Exercise aim:
Please repeat, unchanged, the lines at the top of the listing below, ending with the one that has "run 2: routing".

━━━

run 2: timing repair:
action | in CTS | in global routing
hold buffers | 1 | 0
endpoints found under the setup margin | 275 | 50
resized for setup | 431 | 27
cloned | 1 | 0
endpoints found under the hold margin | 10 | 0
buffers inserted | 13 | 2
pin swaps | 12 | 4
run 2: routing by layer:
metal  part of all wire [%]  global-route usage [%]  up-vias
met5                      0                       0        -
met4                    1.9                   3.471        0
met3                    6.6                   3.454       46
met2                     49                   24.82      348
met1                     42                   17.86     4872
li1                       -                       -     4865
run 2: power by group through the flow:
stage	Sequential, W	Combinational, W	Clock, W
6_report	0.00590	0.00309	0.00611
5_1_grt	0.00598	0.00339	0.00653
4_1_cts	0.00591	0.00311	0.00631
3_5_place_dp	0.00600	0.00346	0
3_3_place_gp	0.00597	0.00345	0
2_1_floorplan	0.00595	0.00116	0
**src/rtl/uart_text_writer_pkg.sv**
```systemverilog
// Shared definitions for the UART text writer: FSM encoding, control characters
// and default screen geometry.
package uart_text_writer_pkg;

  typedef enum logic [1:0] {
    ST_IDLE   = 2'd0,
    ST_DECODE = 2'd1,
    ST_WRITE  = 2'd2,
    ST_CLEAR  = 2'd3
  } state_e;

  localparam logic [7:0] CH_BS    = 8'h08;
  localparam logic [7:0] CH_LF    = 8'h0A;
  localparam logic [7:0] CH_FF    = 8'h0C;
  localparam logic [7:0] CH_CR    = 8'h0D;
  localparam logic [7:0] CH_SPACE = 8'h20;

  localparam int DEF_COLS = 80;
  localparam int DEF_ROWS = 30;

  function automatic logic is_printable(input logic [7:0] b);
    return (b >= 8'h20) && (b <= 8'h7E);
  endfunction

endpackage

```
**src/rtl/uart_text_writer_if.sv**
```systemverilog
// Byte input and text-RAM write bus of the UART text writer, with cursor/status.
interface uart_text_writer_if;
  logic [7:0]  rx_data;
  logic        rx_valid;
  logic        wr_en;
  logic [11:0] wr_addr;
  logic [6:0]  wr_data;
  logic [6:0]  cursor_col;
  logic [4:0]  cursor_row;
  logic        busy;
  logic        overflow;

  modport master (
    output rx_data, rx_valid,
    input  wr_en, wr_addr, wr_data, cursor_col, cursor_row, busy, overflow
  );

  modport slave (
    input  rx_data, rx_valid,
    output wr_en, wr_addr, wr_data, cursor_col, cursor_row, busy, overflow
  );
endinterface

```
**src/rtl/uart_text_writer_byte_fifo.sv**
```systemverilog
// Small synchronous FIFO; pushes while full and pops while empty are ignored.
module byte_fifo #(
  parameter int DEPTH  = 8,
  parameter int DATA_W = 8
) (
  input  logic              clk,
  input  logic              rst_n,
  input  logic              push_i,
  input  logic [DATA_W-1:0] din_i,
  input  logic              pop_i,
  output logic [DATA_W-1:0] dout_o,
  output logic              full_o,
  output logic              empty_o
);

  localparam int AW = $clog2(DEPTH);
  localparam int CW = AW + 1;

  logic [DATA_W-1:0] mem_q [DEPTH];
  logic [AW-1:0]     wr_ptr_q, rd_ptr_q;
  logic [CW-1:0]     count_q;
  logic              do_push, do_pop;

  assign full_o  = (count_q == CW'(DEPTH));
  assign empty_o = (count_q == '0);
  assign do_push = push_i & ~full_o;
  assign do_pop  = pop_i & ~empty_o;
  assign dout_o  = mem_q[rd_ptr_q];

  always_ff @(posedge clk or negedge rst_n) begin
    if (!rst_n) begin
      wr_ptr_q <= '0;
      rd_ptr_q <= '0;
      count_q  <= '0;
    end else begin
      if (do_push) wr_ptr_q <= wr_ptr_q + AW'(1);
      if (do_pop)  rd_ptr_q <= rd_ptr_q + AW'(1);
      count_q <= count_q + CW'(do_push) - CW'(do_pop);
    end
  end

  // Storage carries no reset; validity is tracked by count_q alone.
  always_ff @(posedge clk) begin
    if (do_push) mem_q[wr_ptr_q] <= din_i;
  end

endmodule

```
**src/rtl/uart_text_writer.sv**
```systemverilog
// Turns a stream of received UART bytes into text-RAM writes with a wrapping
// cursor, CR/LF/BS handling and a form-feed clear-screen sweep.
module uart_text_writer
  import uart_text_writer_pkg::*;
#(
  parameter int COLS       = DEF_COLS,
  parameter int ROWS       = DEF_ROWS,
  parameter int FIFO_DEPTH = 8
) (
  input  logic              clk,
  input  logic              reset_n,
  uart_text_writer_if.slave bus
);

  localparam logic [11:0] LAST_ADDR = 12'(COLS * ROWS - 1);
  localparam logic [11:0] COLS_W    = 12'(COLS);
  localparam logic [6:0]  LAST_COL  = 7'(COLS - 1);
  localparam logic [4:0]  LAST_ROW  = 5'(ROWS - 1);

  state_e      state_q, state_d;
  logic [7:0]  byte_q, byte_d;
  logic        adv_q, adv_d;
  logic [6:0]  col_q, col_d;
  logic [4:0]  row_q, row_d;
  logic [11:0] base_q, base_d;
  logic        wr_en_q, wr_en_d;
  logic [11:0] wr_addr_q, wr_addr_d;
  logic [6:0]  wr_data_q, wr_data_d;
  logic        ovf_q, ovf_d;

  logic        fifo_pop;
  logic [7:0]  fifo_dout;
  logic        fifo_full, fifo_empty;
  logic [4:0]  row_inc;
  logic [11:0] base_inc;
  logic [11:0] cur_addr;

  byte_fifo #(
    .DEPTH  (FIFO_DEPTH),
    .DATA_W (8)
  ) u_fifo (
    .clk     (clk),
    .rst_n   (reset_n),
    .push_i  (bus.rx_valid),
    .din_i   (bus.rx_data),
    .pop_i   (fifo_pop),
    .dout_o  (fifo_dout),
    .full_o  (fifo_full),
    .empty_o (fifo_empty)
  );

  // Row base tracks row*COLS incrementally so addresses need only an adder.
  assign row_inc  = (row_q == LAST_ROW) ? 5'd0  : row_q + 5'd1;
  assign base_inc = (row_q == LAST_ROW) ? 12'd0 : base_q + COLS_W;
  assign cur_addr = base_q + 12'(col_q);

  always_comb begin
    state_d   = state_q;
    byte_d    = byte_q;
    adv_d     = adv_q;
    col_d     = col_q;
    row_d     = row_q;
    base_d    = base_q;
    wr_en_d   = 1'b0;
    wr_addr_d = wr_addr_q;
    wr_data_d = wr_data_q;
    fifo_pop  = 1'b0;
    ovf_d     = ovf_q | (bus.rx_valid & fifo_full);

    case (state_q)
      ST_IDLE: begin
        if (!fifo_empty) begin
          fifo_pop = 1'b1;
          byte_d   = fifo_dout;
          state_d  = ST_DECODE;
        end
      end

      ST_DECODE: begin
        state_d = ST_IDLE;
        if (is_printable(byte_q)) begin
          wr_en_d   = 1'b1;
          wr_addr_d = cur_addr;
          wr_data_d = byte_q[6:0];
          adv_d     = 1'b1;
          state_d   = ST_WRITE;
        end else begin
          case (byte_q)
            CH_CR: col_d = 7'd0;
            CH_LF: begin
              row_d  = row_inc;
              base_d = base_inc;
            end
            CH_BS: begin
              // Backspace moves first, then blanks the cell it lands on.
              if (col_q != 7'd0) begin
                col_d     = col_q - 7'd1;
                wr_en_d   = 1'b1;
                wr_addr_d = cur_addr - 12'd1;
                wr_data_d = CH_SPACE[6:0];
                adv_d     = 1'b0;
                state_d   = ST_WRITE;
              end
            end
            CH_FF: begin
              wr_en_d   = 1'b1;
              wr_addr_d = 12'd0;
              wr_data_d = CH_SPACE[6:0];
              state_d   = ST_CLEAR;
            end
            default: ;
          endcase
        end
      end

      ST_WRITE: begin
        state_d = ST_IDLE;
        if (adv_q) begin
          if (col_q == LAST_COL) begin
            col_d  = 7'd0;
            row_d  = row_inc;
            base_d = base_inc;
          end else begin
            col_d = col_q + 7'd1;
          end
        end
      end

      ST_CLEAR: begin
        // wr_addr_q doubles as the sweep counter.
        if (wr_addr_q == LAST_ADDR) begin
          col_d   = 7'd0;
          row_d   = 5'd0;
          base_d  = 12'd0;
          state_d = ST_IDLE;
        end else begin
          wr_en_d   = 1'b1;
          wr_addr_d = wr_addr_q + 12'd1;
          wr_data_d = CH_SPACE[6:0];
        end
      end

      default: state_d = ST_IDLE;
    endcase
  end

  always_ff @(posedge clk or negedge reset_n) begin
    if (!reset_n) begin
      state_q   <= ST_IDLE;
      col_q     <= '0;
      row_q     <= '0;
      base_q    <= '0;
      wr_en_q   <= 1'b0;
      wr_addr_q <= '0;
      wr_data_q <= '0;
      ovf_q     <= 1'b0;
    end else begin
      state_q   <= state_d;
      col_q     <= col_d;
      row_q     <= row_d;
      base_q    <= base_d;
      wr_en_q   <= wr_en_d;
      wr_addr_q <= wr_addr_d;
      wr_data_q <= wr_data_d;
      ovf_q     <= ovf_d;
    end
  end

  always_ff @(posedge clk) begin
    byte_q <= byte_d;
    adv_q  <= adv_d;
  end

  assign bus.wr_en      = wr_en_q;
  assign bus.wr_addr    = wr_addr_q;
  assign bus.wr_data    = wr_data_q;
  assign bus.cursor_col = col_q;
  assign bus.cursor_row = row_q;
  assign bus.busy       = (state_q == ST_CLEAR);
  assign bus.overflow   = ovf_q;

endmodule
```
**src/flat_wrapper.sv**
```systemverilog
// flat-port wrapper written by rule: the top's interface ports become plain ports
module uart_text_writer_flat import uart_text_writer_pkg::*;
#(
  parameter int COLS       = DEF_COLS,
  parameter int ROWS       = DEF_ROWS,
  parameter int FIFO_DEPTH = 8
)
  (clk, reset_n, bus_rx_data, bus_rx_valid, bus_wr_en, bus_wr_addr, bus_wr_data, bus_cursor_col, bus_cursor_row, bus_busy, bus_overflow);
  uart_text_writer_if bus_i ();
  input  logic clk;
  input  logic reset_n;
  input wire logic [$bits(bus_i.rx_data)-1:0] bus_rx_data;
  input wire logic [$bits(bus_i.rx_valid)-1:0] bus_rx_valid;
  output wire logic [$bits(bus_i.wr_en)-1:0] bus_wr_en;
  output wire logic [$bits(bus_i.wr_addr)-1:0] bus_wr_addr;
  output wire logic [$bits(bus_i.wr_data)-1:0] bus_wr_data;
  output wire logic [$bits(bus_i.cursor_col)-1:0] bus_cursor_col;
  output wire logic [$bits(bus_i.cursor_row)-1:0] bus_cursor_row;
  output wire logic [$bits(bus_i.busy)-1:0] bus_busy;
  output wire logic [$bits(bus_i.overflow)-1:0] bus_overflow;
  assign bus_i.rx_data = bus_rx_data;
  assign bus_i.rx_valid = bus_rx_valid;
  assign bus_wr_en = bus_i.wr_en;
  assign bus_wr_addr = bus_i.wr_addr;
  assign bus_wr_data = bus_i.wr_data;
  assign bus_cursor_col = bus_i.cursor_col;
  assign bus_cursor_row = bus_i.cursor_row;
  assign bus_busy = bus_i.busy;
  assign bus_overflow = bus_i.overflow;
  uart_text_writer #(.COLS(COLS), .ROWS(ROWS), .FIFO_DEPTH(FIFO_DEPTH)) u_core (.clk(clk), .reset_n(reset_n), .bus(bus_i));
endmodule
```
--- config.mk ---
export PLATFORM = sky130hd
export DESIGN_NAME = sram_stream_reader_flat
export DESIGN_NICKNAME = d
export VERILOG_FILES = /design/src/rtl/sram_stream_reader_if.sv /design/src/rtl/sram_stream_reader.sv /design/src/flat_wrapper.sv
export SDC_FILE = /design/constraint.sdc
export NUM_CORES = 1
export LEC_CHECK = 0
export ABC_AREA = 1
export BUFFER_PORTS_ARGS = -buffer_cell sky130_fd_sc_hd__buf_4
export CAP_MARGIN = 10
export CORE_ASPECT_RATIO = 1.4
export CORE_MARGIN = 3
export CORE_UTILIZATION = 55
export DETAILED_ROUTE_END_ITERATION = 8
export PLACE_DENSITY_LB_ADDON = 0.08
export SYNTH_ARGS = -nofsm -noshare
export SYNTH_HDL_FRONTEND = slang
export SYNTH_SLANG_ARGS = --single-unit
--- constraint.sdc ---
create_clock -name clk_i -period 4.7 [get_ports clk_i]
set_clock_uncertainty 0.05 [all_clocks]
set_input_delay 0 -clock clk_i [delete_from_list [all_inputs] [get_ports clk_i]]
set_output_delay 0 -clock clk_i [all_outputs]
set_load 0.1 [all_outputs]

━━━

Final answer:
run 2: timing repair:
action | in CTS | in global routing
hold buffers | 1 | 0
endpoints found under the setup margin | 275 | 50
resized for setup | 431 | 27
cloned | 1 | 0
endpoints found under the hold margin | 10 | 0
buffers inserted | 13 | 2
pin swaps | 12 | 4
run 2: routing by layer:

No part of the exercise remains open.